## Exercise
Transcribe exactly the lines that fall between the one holding "finish,287,219" and the one holding "o21ai_0 23, inv_2 6", inclusive, from the entries below.

____________________

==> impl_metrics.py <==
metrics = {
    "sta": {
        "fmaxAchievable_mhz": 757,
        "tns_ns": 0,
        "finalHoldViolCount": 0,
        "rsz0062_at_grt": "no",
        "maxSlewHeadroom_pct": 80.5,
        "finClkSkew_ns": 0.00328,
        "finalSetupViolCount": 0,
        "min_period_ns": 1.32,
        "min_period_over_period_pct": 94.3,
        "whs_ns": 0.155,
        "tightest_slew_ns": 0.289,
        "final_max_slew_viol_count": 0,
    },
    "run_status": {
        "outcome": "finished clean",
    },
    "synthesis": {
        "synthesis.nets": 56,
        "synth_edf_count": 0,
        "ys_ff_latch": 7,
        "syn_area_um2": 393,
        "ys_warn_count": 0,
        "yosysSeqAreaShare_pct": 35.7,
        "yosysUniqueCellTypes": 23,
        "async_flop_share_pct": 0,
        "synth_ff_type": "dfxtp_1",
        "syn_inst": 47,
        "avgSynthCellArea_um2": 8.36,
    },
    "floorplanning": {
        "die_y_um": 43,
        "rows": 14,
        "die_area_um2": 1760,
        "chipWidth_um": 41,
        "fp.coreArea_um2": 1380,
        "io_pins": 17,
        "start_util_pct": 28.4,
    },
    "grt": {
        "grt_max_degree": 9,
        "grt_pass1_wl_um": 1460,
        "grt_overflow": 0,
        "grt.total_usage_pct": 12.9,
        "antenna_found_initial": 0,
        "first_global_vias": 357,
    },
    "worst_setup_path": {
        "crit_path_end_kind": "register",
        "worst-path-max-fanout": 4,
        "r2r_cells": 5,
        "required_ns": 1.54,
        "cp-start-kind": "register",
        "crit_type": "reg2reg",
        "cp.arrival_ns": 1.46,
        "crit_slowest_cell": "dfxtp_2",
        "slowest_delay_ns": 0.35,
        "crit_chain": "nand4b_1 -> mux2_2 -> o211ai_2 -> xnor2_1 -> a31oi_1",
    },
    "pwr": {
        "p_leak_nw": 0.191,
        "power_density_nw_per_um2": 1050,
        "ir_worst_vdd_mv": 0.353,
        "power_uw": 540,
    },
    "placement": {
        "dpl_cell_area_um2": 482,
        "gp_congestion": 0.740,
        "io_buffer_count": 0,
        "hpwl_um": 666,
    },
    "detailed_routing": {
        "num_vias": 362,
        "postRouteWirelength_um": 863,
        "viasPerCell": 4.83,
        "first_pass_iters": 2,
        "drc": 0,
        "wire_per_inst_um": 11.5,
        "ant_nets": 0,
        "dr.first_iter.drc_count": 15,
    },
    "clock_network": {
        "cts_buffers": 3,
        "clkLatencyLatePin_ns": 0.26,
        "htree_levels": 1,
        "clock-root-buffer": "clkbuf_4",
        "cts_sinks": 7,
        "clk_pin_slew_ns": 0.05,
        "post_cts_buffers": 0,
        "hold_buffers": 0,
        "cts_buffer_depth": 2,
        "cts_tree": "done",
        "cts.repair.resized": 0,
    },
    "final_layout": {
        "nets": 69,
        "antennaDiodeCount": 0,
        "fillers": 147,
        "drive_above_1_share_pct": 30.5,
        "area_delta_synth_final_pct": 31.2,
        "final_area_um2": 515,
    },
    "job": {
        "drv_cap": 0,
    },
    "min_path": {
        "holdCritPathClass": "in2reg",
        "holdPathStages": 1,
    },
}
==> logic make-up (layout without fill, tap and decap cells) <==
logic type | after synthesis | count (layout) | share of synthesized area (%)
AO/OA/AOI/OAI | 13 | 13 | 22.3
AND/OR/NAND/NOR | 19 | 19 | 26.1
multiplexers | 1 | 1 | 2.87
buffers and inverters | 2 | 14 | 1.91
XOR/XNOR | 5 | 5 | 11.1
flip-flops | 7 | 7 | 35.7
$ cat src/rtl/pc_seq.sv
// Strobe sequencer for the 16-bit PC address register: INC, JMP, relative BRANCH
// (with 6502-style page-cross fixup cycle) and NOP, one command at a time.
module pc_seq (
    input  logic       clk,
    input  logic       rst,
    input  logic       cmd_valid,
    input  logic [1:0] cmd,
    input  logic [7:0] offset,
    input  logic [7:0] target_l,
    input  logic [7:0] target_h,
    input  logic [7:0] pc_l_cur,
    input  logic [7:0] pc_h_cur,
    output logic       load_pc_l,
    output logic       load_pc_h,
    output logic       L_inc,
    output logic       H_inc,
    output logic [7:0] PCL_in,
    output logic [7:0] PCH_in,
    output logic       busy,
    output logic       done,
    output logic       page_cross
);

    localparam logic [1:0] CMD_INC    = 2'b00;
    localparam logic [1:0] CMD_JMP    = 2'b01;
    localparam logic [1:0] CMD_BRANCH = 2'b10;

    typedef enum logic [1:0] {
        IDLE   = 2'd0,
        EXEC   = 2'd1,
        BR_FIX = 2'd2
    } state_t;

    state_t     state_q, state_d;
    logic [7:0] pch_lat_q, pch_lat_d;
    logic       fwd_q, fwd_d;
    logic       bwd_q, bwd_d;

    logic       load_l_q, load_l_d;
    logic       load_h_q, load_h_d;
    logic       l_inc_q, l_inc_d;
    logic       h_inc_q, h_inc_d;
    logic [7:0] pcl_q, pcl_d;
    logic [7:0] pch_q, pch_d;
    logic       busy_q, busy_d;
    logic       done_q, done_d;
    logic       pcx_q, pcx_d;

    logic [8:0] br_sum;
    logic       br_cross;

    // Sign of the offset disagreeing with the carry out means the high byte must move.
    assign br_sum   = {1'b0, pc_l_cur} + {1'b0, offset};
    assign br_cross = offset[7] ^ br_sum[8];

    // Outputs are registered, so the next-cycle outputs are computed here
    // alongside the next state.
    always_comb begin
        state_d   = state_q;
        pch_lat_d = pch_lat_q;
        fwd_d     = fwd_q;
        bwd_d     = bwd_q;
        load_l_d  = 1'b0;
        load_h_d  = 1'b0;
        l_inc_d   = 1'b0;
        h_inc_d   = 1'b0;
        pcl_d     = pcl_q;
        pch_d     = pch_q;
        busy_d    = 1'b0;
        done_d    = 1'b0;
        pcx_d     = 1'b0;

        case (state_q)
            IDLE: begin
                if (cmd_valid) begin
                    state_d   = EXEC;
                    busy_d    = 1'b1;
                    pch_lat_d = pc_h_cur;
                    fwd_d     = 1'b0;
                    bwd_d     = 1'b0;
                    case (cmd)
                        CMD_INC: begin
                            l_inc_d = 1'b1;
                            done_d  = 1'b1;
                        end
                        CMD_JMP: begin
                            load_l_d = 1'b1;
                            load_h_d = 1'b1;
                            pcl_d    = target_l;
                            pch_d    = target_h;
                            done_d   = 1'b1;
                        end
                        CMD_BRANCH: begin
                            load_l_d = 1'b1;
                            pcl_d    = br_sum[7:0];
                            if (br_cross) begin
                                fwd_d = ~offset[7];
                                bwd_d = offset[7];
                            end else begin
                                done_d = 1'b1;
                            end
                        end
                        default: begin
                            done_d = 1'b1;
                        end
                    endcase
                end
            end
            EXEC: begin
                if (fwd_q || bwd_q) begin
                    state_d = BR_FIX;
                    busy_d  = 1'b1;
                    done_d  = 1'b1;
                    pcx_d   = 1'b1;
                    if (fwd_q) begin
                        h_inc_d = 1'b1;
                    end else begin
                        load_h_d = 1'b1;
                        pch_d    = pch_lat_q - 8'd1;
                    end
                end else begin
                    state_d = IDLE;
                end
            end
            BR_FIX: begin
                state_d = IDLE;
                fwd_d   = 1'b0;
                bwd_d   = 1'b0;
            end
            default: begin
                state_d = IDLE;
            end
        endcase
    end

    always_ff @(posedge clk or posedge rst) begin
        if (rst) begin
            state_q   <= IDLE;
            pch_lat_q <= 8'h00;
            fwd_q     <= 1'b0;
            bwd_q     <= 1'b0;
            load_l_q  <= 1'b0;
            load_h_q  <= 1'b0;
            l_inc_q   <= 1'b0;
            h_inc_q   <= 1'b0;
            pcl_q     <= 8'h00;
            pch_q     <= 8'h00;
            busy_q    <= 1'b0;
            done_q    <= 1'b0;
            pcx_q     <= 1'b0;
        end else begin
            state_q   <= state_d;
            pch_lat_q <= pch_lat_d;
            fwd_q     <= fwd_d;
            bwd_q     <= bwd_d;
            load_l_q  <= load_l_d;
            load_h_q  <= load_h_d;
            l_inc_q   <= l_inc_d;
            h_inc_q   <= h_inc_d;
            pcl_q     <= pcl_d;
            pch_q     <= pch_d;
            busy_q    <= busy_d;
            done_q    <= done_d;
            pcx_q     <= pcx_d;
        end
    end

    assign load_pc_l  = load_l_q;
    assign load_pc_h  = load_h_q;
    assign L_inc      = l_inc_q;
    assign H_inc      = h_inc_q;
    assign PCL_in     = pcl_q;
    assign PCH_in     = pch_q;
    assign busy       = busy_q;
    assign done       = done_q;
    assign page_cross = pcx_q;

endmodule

____________________

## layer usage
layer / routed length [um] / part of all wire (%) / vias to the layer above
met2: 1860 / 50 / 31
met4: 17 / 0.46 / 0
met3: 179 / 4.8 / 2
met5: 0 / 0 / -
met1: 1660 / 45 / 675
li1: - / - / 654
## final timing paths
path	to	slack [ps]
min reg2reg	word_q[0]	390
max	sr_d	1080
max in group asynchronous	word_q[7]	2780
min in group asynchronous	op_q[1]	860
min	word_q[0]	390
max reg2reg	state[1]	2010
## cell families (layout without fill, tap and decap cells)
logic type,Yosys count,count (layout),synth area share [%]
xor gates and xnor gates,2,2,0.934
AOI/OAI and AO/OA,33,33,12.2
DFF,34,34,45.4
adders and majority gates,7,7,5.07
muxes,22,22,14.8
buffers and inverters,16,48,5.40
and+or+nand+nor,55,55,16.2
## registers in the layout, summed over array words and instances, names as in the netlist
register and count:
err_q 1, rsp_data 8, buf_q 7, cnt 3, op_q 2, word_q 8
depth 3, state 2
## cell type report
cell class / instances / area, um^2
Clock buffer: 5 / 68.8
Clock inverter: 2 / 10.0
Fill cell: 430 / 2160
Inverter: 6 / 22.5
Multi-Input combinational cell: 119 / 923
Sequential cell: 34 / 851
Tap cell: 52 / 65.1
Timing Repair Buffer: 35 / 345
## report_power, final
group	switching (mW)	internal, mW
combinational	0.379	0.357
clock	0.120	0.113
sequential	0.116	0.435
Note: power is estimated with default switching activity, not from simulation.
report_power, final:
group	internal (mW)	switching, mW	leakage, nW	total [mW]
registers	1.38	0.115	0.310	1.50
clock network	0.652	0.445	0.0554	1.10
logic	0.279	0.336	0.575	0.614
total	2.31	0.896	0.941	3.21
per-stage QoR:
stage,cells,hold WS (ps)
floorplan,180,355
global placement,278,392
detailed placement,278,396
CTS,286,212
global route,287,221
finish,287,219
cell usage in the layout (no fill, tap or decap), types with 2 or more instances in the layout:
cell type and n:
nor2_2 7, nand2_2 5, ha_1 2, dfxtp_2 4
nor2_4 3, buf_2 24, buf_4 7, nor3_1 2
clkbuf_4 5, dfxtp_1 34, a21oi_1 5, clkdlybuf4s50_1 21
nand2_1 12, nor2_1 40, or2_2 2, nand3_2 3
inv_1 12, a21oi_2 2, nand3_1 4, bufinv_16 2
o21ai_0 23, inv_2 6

____________________

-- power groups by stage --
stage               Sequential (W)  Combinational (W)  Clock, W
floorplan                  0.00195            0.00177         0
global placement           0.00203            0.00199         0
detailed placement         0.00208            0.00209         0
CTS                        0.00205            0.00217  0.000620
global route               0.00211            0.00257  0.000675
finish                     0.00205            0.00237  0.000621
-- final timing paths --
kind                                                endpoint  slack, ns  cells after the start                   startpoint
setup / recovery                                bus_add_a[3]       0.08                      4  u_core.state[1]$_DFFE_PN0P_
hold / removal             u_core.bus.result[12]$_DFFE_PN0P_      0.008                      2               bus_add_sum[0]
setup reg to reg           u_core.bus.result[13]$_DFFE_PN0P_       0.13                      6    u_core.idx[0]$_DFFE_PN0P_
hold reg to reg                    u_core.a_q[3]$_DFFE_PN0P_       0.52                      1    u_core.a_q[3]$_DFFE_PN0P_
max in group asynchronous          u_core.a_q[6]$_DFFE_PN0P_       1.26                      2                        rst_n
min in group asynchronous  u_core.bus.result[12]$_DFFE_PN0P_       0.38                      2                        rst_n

____________________

## Exercise response
finish,287,219
cell usage in the layout (no fill, tap or decap), types with 2 or more instances in the layout:
cell type and n:
nor2_2 7, nand2_2 5, ha_1 2, dfxtp_2 4
nor2_4 3, buf_2 24, buf_4 7, nor3_1 2
clkbuf_4 5, dfxtp_1 34, a21oi_1 5, clkdlybuf4s50_1 21
nand2_1 12, nor2_1 40, or2_2 2, nand3_2 3
inv_1 12, a21oi_2 2, nand3_1 4, bufinv_16 2
o21ai_0 23, inv_2 6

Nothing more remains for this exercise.